SST框架中结合Cloudflare自定义域名时解决S3上传403错误的经验

在使用SST框架部署Next.js应用时，许多开发者会遇到一个典型问题：当配置CDN服务自定义域名后，原本正常工作的S3文件上传功能突然返回403禁止访问错误。本文将深入分析这一问题的成因，并提供完整的解决方案。

问题现象分析

当开发者按照SST官方文档配置Next.js示例项目后，通常会经历以下流程：

1. 开发环境测试通过（sst dev）
2. 生产环境部署成功（sst deploy --stage production）
3. 添加CDN服务自定义域名配置

问题往往出现在第三步之后，前端应用尝试通过预签名URL上传文件时，AWS S3服务返回403状态码。

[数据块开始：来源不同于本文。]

### config.mk
export PLATFORM = sky130hd
export DESIGN_NAME = dodec_dwell_calc
export DESIGN_NICKNAME = d
export VERILOG_FILES = /design/src/rtl/dwell_pkg.sv /design/src/rtl/dwell_sort.sv /design/src/rtl/dwell_scale.sv /design/src/rtl/dwell_limit.sv /design/src/rtl/dodec_dwell_calc.sv
export SDC_FILE = /design/constraint.sdc
export NUM_CORES = 2
export LEC_CHECK = 0
export BUFFER_PORTS_ARGS = -buffer_cell sky130_fd_sc_hd__clkbuf_2
export CAP_MARGIN = 20
export CELL_PAD_IN_SITES_DETAIL_PLACEMENT = 1
export CELL_PAD_IN_SITES_GLOBAL_PLACEMENT = 2
export CORE_ASPECT_RATIO = 0.6
export CORE_UTILIZATION = 45
export CTS_CLUSTER_DIAMETER = 200
export DETAILED_ROUTE_END_ITERATION = 12
export PLACE_DENSITY = 0.91
export SLEW_MARGIN = 20
export SYNTH_ARGS = -nofsm -noshare
export SYNTH_HDL_FRONTEND = slang
export SYNTH_SLANG_ARGS = --single-unit
### constraint.sdc
create_clock -name clk -period 16.3 [get_ports clk]
set_input_delay 3.26 -clock clk [delete_from_list [all_inputs] [get_ports clk]]
set_output_delay 3.26 -clock clk [all_outputs]
set_load 0.005 [all_outputs]
### src/rtl/dwell_pkg.sv
package dwell_pkg;
    typedef enum logic [2:0] {
        SEC_NONE = 3'd0,
        SEC_1    = 3'd1,
        SEC_2    = 3'd2,
        SEC_3    = 3'd3,
        SEC_4    = 3'd4,
        SEC_5    = 3'd5,
        SEC_6    = 3'd6
    } sector_e;
endpackage

### src/rtl/dwell_sort.sv
// Orders the three phase samples, names the sector and forms the two
// parity-swapped differences that feed the dwell-time scaling.
module dwell_sort
    import dwell_pkg::*;
#(
    parameter int W = 16
) (
    input  logic signed [W-1:0] a,
    input  logic signed [W-1:0] b,
    input  logic signed [W-1:0] c,
    output sector_e             sector,
    output logic [W:0]          d1,
    output logic [W:0]          d2
);
    localparam int DW = W + 2;

    logic              a_ge_b, a_ge_c, b_ge_c;
    logic signed [DW-1:0] vmax, vmid, vmin;
    logic signed [DW-1:0] hi_diff, lo_diff;

    // ties resolve toward the lower-indexed phase
    assign a_ge_b = (a >= b);
    assign a_ge_c = (a >= c);
    assign b_ge_c = (b >= c);

    always_comb begin
        sector = SEC_1;
        vmax   = DW'(a);
        vmid   = DW'(b);
        vmin   = DW'(c);
        unique case ({a_ge_b, a_ge_c, b_ge_c})
            3'b111: begin sector = SEC_1; vmax = DW'(a); vmid = DW'(b); vmin = DW'(c); end
            3'b001: begin sector = SEC_2; vmax = DW'(b); vmid = DW'(c); vmin = DW'(a); end
            3'b100: begin sector = SEC_3; vmax = DW'(c); vmid = DW'(a); vmin = DW'(b); end
            3'b110: begin sector = SEC_4; vmax = DW'(a); vmid = DW'(c); vmin = DW'(b); end
            3'b000: begin sector = SEC_5; vmax = DW'(c); vmid = DW'(b); vmin = DW'(a); end
            3'b011: begin sector = SEC_6; vmax = DW'(b); vmid = DW'(a); vmin = DW'(c); end
            default: begin sector = SEC_1; vmax = DW'(a); vmid = DW'(b); vmin = DW'(c); end
        endcase
    end

    assign hi_diff = vmax - vmid;
    assign lo_diff = vmid - vmin;

    // odd sectors: T1 from upper gap; even sectors: swapped
    always_comb begin
        if (sector[0]) begin
            d1 = hi_diff[W:0];
            d2 = lo_diff[W:0];
        end else begin
            d1 = lo_diff[W:0];
            d2 = hi_diff[W:0];
        end
    end
endmodule

### src/rtl/dwell_scale.sv
// Multiplies a phase gap by the period and by the reciprocal of the
// hexagon radius, then drops the fractional bits.
module dwell_scale #(
    parameter int          DIFF_W = 17,
    parameter int          TW     = 16,
    parameter int          FRAC   = 24,
    parameter longint      RECIP  = 839,
    parameter int          PROD_W = 58,
    parameter int          RAW_W  = 34
) (
    input  logic [DIFF_W-1:0] diff,
    input  logic [TW-1:0]     ts,
    output logic [RAW_W-1:0]  raw
);
    logic [PROD_W-1:0] prod;

    assign prod = PROD_W'(ts) * PROD_W'(diff) * PROD_W'(RECIP);
    assign raw  = prod[PROD_W-1:FRAC];
endmodule

### src/rtl/dwell_limit.sv
// Clamps the dwell pair into the period and classifies the half-sector.
module dwell_limit #(
    parameter int TW    = 16,
    parameter int RAW_W = 34
) (
    input  logic [RAW_W-1:0] raw1,
    input  logic [RAW_W-1:0] raw2,
    input  logic [TW-1:0]    ts,
    output logic [TW-1:0]    t1,
    output logic [TW-1:0]    t2,
    output logic             first_half
);
    logic [TW-1:0] room;

    assign t1         = (raw1 > RAW_W'(ts)) ? ts : raw1[TW-1:0];
    assign room       = ts - t1;
    assign t2         = (raw2 > RAW_W'(room)) ? room : raw2[TW-1:0];
    assign first_half = (raw1 > raw2);
endmodule

### src/rtl/dodec_dwell_calc.sv
// Three-stage pipeline: sort -> scale -> clamp.
module dodec_dwell_calc
    import dwell_pkg::*;
#(
    parameter int W    = 16,
    parameter int TW   = 16,
    parameter int FRAC = 24,
    parameter int VHEX = 20000
) (
    input  logic                clk,
    input  logic                rst_n,
    input  logic                in_valid,
    input  logic signed [W-1:0] va,
    input  logic signed [W-1:0] vb,
    input  logic signed [W-1:0] vc,
    input  logic [TW-1:0]       ts,
    output logic                out_done,
    output logic [2:0]          out_sector,
    output logic [TW-1:0]       out_t1,
    output logic [TW-1:0]       out_t2,
    output logic                out_first_half
);
    localparam int     DIFF_W  = W + 1;
    localparam longint RECIP   = ((longint'(1) << FRAC) + VHEX / 2) / VHEX;
    localparam int     RECIP_W = FRAC + 1;
    localparam int     PROD_W  = DIFF_W + TW + RECIP_W;
    localparam int     RAW_W   = PROD_W - FRAC;
    localparam int     NCH     = 2;

    // stage 1: ordering
    sector_e           sort_sector;
    logic [DIFF_W-1:0] sort_d [NCH];

    dwell_sort #(.W(W)) u_sort (
        .a      (va),
        .b      (vb),
        .c      (vc),
        .sector (sort_sector),
        .d1     (sort_d[0]),
        .d2     (sort_d[1])
    );

    logic              s1_vld;
    sector_e           s1_sector;
    logic [DIFF_W-1:0] s1_d [NCH];
    logic [TW-1:0]     s1_ts;

    always_ff @(posedge clk) begin
        if (!rst_n) begin
            s1_vld    <= 1'b0;
            s1_sector <= SEC_1;
            s1_ts     <= '0;
            s1_d[0]   <= '0;
            s1_d[1]   <= '0;
        end else begin
            s1_vld <= in_valid;
            if (in_valid) begin
                s1_sector <= sort_sector;
                s1_ts     <= ts;
                s1_d[0]   <= sort_d[0];
                s1_d[1]   <= sort_d[1];
            end
        end
    end

    // stage 2: scaling, one multiplier per channel
    logic [RAW_W-1:0] scl_raw [NCH];

    for (genvar k = 0; k < NCH; k++) begin : g_scale
        dwell_scale #(
            .DIFF_W (DIFF_W),
            .TW     (TW),
            .FRAC   (FRAC),
            .RECIP  (RECIP),
            .PROD_W (PROD_W),
            .RAW_W  (RAW_W)
        ) u_scale (
            .diff (s1_d[k]),
            .ts   (s1_ts),
            .raw  (scl_raw[k])
        );
    end

    logic             s2_vld;
    sector_e          s2_sector;
    logic [RAW_W-1:0] s2_raw [NCH];
    logic [TW-1:0]    s2_ts;

    always_ff @(posedge clk) begin
        if (!rst_n) begin
            s2_vld    <= 1'b0;
            s2_sector <= SEC_1;
            s2_ts     <= '0;
            s2_raw[0] <= '0;
            s2_raw[1] <= '0;
        end else begin
            s2_vld <= s1_vld;
            if (s1_vld) begin
                s2_sector <= s1_sector;
                s2_ts     <= s1_ts;
                s2_raw[0] <= scl_raw[0];
                s2_raw[1] <= scl_raw[1];
            end
        end
    end

    // stage 3: clamping and result registers
    logic [TW-1:0] lim_t1, lim_t2;
    logic          lim_half;

    dwell_limit #(.TW(TW), .RAW_W(RAW_W)) u_limit (
        .raw1       (s2_raw[0]),
        .raw2       (s2_raw[1]),
        .ts         (s2_ts),
        .t1         (lim_t1),
        .t2         (lim_t2),
        .first_half (lim_half)
    );

    always_ff @(posedge clk) begin
        if (!rst_n) begin
            out_done       <= 1'b0;
            out_sector     <= 3'(SEC_1);
            out_t1         <= '0;
            out_t2         <= '0;
            out_first_half <= 1'b0;
        end else begin
            out_done <= s2_vld;
            if (s2_vld) begin
                out_sector     <= 3'(s2_sector);
                out_t1         <= lim_t1;
                out_t2         <= lim_t2;
                out_first_half <= lim_half;
            end
        end
    end

    // result checks, beside the registers they watch
    assert_sector_code_R1: assert property (@(posedge clk) disable iff (!rst_n)
        out_done |-> (out_sector >= 3'd1 && out_sector <= 3'd6));

    assert_no_overflow_R7: assert property (@(posedge clk) disable iff (!rst_n)
        out_done |-> ((TW+1)'(out_t1) + (TW+1)'(out_t2) <= (TW+1)'($past(s2_ts))));

    assert_half_order_R6: assert property (@(posedge clk) disable iff (!rst_n)
        (out_done && out_first_half) |-> (out_t1 > out_t2));

    assert_latency_R8: assert property (@(posedge clk) disable iff (!rst_n)
        in_valid |-> ##3 out_done);

    assert_hold_R8: assert property (@(posedge clk) disable iff (!rst_n)
        !out_done |-> ($stable(out_t1) && $stable(out_t2) && $stable(out_sector)
                       && $stable(out_first_half)));
endmodule

==> impl_results.html <==
<table>
<tr><th>Metric</th><th>Value</th></tr>
<tr><th colspan="2">Run status</th></tr>
<tr><td>Run status</td><td>completed</td></tr>
<tr><th colspan="2">Worst hold path</th></tr>
<tr><td>Source of the worst hold timing path</td><td>out_t1[2]</td></tr>
<tr><td>WHS Endpoint</td><td>out_t1[2]</td></tr>
<tr><td>Hold-critical path depth</td><td>2</td></tr>
<tr><td>Path class of the lowest-slack min-delay path</td><td>reg -&gt; reg</td></tr>
<tr><th colspan="2">Critical path</th></tr>
<tr><td>Critical path required time</td><td>16.55 ns</td></tr>
<tr><td>Cell with the most instances on the worst path</td><td>fa_1</td></tr>
<tr><td>Critical R2R Capture</td><td>s2_raw[0][37]</td></tr>
<tr><td>Category of the critical setup timing path</td><td>reg -&gt; reg</td></tr>
<tr><td>Cells on worst reg2reg path</td><td>38</td></tr>
<tr><td>Startpoint of the worst register-to-register path</td><td>s1_ts[7]</td></tr>
<tr><td>Delay of the slowest cell on the worst path</td><td>0.80 ns</td></tr>
<tr><td>Signal arrival time at the worst endpoint</td><td>12.70 ns</td></tr>
<tr><td>Cell type of the slowest stage on the worst timing path</td><td>dfxtp_1</td></tr>
<tr><td>Category of the worst setup path capture point</td><td>flop</td></tr>
<tr><td>Worst reg2reg setup slack</td><td>3.85 ns</td></tr>
<tr><td>Kind of start point of the critical path</td><td>flop</td></tr>
<tr><td>Critical Path Fanout Max</td><td>21</td></tr>
<tr><th colspan="2">Die</th></tr>
<tr><td>Die area</td><td>91600 um^2</td></tr>
<tr><td>Number of rows in the core area</td><td>84</td></tr>
<tr><td>Core footprint</td><td>88500 um^2</td></tr>
<tr><td>Floorplan die height</td><td>235 um</td></tr>
<tr><td>I/O Pins</td><td>104</td></tr>
<tr><td>Initial core utilization</td><td>46.0%</td></tr>
<tr><td>Width of the die</td><td>390 um</td></tr>
<tr><th colspan="2">Routing</th></tr>
<tr><td>First-pass iteration count of the detailed router</td><td>8</td></tr>
<tr><td>DR WL/cell</td><td>21.5 um</td></tr>
<tr><td>DRC violation total after the first TritonRoute iteration</td><td>2279</td></tr>
<tr><td>Remaining DRCs</td><td>0</td></tr>
<tr><td>Number of nets with antenna violations after detailed routing</td><td>0</td></tr>
<tr><td>Per-cell via count in the routed design</td><td>5.49</td></tr>
<tr><td>Via count</td><td>32300</td></tr>
<tr><td>Total wire length</td><td>126000 um</td></tr>
<tr><th colspan="2">Global routing</th></tr>
<tr><td>Number of antenna violations at the first check in global routing</td><td>2</td></tr>
<tr><td>Via count of the first global-routing pass</td><td>34700</td></tr>
<tr><td>Pin count of the biggest net entering global routing</td><td>69</td></tr>
<tr><td>Overall routing resource usage</td><td>28.3%</td></tr>
<tr><td>Global-route wire length before repair</td><td>201000 um</td></tr>
<tr><td>Congestion Overflow GR</td><td>0</td></tr>
<tr><th colspan="2">Yosys</th></tr>
<tr><td>Share of the yosys chip area belonging to registers</td><td>9.10%</td></tr>
<tr><td>Async S/R FF share, synth</td><td>0%</td></tr>
<tr><td>Commonest register cell after synthesis</td><td>dfxtp_1</td></tr>
<tr><td>Netlist area before placement</td><td>40700 um^2</td></tr>
<tr><td>Yosys reg bits</td><td>149</td></tr>
<tr><td>Synthesis warning total</td><td>0</td></tr>
<tr><td>Post-synthesis cell type count</td><td>87</td></tr>
<tr><td>Syn Nets</td><td>5968</td></tr>
<tr><td>Post-Syn Instances</td><td>4658</td></tr>
<tr><td>Average instance area after synthesis</td><td>8.73 um^2</td></tr>
<tr><td>Number of flops mapped to enable cells by yosys</td><td>72</td></tr>
<tr><th colspan="2">STA</th></tr>
<tr><td>Max-Slew Margin vs Limit</td><td>28.1%</td></tr>
<tr><td>Count of endpoints failing hold in the final timing report</td><td>0</td></tr>
<tr><td>Final Skew</td><td>0.0188 ns</td></tr>
<tr><td>Post-Route Hold Slack</td><td>0.487 ns</td></tr>
<tr><td>Total negative slack</td><td>0 ns</td></tr>
<tr><td>RSZ-0062 raised after global routing</td><td>false</td></tr>
<tr><td>Share of the cycle needed by the critical path after routing</td><td>76.4%</td></tr>
<tr><td>Slew Limit Fails</td><td>0</td></tr>
<tr><td>Time the final worst path needs with I/O delays and setup</td><td>12.45 ns</td></tr>
<tr><td>F_max</td><td>80.3 MHz</td></tr>
<tr><td>Slew at the pin closest to its max-slew limit</td><td>1.08 ns</td></tr>
<tr><td>Number of endpoints failing setup at the final stage</td><td>0</td></tr>
<tr><th colspan="2">Clocking</th></tr>
<tr><td>Post-CTS Hold Buffers</td><td>0</td></tr>
<tr><td>CTS root buffer</td><td>clkbuf_16</td></tr>
<tr><td>Clock latency on the worst-skew pair</td><td>0.50 ns</td></tr>
<tr><td>Number of gates resized after CTS</td><td>0</td></tr>
<tr><td>CTS H-Tree Depth</td><td>4</td></tr>
<tr><td>Bufs on Longest Clock Path</td><td>2</td></tr>
<tr><td>Clock tree from TritonCTS</td><td>built</td></tr>
<tr><td>Sinks on Clock Net</td><td>149</td></tr>
<tr><td>Post-CTS Setup Bufs</td><td>0</td></tr>
<tr><td>Number of buffers inserted during clock tree synthesis</td><td>17</td></tr>
<tr><td>Clock-pin slew on the worst setup and hold paths</td><td>0.09 ns</td></tr>
<tr><th colspan="2">Final layout</th></tr>
<tr><td>Most common cell after layout, fill and taps aside</td><td>inv_1</td></tr>
<tr><td>Fraction of layout cells with a size suffix above 1</td><td>4.86%</td></tr>
<tr><td>Commonest non-fill, non-tap cells in the layout</td><td>inv_1, fa_1, ha_1, nand2_1, and2_1</td></tr>
<tr><td>Area growth syn-to-layout</td><td>5.47%</td></tr>
<tr><td>Final net count</td><td>5963</td></tr>
<tr><th colspan="2">Run</th></tr>
<tr><td>Number of max-capacitance violations reported</td><td>0</td></tr>
<tr><th colspan="2">Placement</th></tr>
<tr><td>Post-detail-place hpwl</td><td>106000 um</td></tr>
<tr><td>IO buf count</td><td>103</td></tr>
<tr><td>Gp weighted congestion</td><td>0.961</td></tr>
</table>
[per-layer routing]
metal / part of all wire (%) / GRT usage, %
met1: 49 / 43.8
met2: 41 / 39.6
met3: 9.0 / 7.64
met4: 1.1 / 3.83
met5: 0.095 / 0.935
[through the flow]
step / worst slack, ns / instances / util (%) / area (um^2)
final: 3.85 / 5872 / 48.5 / 42900
after global placement: 4.16 / 5838 / 47.8 / 42300
after global routing: 3.12 / 5870 / 48.5 / 42900
after CTS: 3.94 / 5870 / 48.5 / 42900
after floorplan: 5.86 / 4658 / - / 40700
after detailed placement: 3.99 / 5838 / 47.8 / 42300
[critical path, delay by kind of cell (launching register included)]
kind / cells / cell delay (ns)
AOI/OAI and AO/OA: 9 / 3.24
xor gates and xnor gates: 1 / 0.15
adders and majority gates: 13 / 5.85
buffers and inverters: 8 / 0.79
DFF: 1 / 0.80
and+or+nand+nor: 7 / 1.35
[state kept, by name, indices dropped and copies added (netlist names)]
signal and cells:
out_t1 16, out_t2 16, s2_vld 1, s1_d 34
s2_sector 3, out_done 1, s1_vld 1, out_sector 3
s2_ts 16, s2_raw 38, s1_sector 3, s1_ts 16
out_first_half 1
[worst max-delay path by stage]
stage                     depth (start not counted)  slack, ns     start            end
final                                            38       3.85  s1_ts[7]  s2_raw[0][37]
after global placement                           38       4.16  s1_ts[7]  s2_raw[0][37]
after detailed placement                         38       3.99  s1_ts[7]  s2_raw[0][37]
after global routing                             38       3.12  s1_ts[7]  s2_raw[0][37]
after CTS                                        38       3.94  s1_ts[7]  s2_raw[0][37]
after floorplan                                  42       5.86  s1_ts[7]  s2_raw[0][37]
[cell usage after synthesis (20+ instances only)]
master / instances / share of area [%]
nand4_1: 31 / 0.48
clkbuf_1: 146 / 1.3
a21o_1: 79 / 1.5
o21a_1: 26 / 0.48
nor2b_1: 30 / 0.46
and3_1: 22 / 0.34
o211ai_1: 20 / 0.37
nand2b_1: 29 / 0.45
xor2_1: 59 / 1.3
ha_1: 618 / 19
a21oi_1: 217 / 2.7
nand3_1: 50 / 0.62
xnor2_1: 112 / 2.4
nor2_1: 218 / 2.0
or3_1: 22 / 0.34
mux2i_1: 51 / 1.3
dfxtp_1: 77 / 3.8
and2_1: 269 / 4.1
inv_1: 1003 / 9.3
o21ai_0: 109 / 1.3
nand2_1: 445 / 4.1
edfxtp_1: 72 / 5.3
fa_1: 625 / 31
nor3_1: 54 / 0.66
a211oi_1: 39 / 0.72
[area by class of cell]
type | count | area (um^2)
diodes | 2 | 5.00
clock buffers | 17 | 425
clock inverters | 15 | 135
fillers | 10500 | 45600
inverters | 1005 | 3770
multi-input cells | 3341 | 32600
flip-flops and latches | 149 | 3700
well taps | 1204 | 1510
repair buffers | 139 | 786
[kinds of logic (layout without fill, tap and decap cells)]
kind of cell	after synthesis	count (layout)	share of synthesized area (%)
AO/OA/AOI/OAI	647	647	10.5
XOR/XNOR	172	172	3.72
adder cells (fa/ha/maj)	1243	1243	49.8
buffers and inverters	1168	1176	10.9
flip-flops	149	149	9.10
multiplexers	64	64	1.64
other	0	2	0
AND/OR/NAND/NOR	1215	1215	14.4
Power is left out: the tool's default activity adds up to more than one toggle a clock period on the data nets, which glitch-free logic cannot reach.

这种权限问题通常与跨域配置(CORS)或HTTP方法设置不当有关。

核心配置要点

1. S3存储桶的CORS配置

正确的CORS配置应包含以下关键元素：

const bucket = new sst.aws.Bucket("MyBucket", {
  public: true,
  cors: {
    allowHeaders: ["*"],
    allowOrigins: ["*", "https://yourdomain.com"], // 必须包含自定义域名
    allowMethods: ["DELETE", "GET", "HEAD", "POST", "PUT"], // 特别注意PUT方法
    exposeHeaders: [],
    maxAge: "0 seconds"
  }
});

2. HTTP方法匹配

开发者常犯的错误是前端代码使用POST方法，而CORS配置只允许PUT方法。必须确保：

• 前端使用的HTTP方法（如axios.put）
• CORS配置的allowMethods
• S3预签名URL生成时指定的方法 三者完全一致。

解决方案实施步骤

1. 检查CORS配置： 确保自定义域名已添加到allowOrigins，且包含协议头(https://)

2. 验证HTTP方法：

   • 前端上传代码应使用PUT而非POST
   • 预签名URL生成代码示例：

   const command = new PutObjectCommand({ /* 参数 */ });
   const url = await getSignedUrl(s3Client, command, { expiresIn: 3600 });
   

3. 部署后验证： 使用curl测试预签名URL：

   curl -X PUT -T testfile.jpg "预签名URL"
   

常见误区与排查技巧

1. 缓存问题： CDN服务可能会缓存403响应，测试时可暂时关闭缓存或使用开发模式

2. DNS传播延迟： 新配置域名后等待10-15分钟确保DNS完全生效

3. 阶段环境混淆： 确认修改的是production阶段的配置，而非development

最佳实践建议

1. 建议在SST配置中明确区分开发和生产环境的域名配置
2. 使用环境变量管理不同阶段的域名配置
3. 考虑实现一个健康检查端点，自动验证上传功能是否正常

通过系统性地检查这些环节，大多数S3上传403错误都可以得到有效解决。关键在于理解AWS权限模型与HTTP规范的交互方式，确保每个配置环节的协调一致。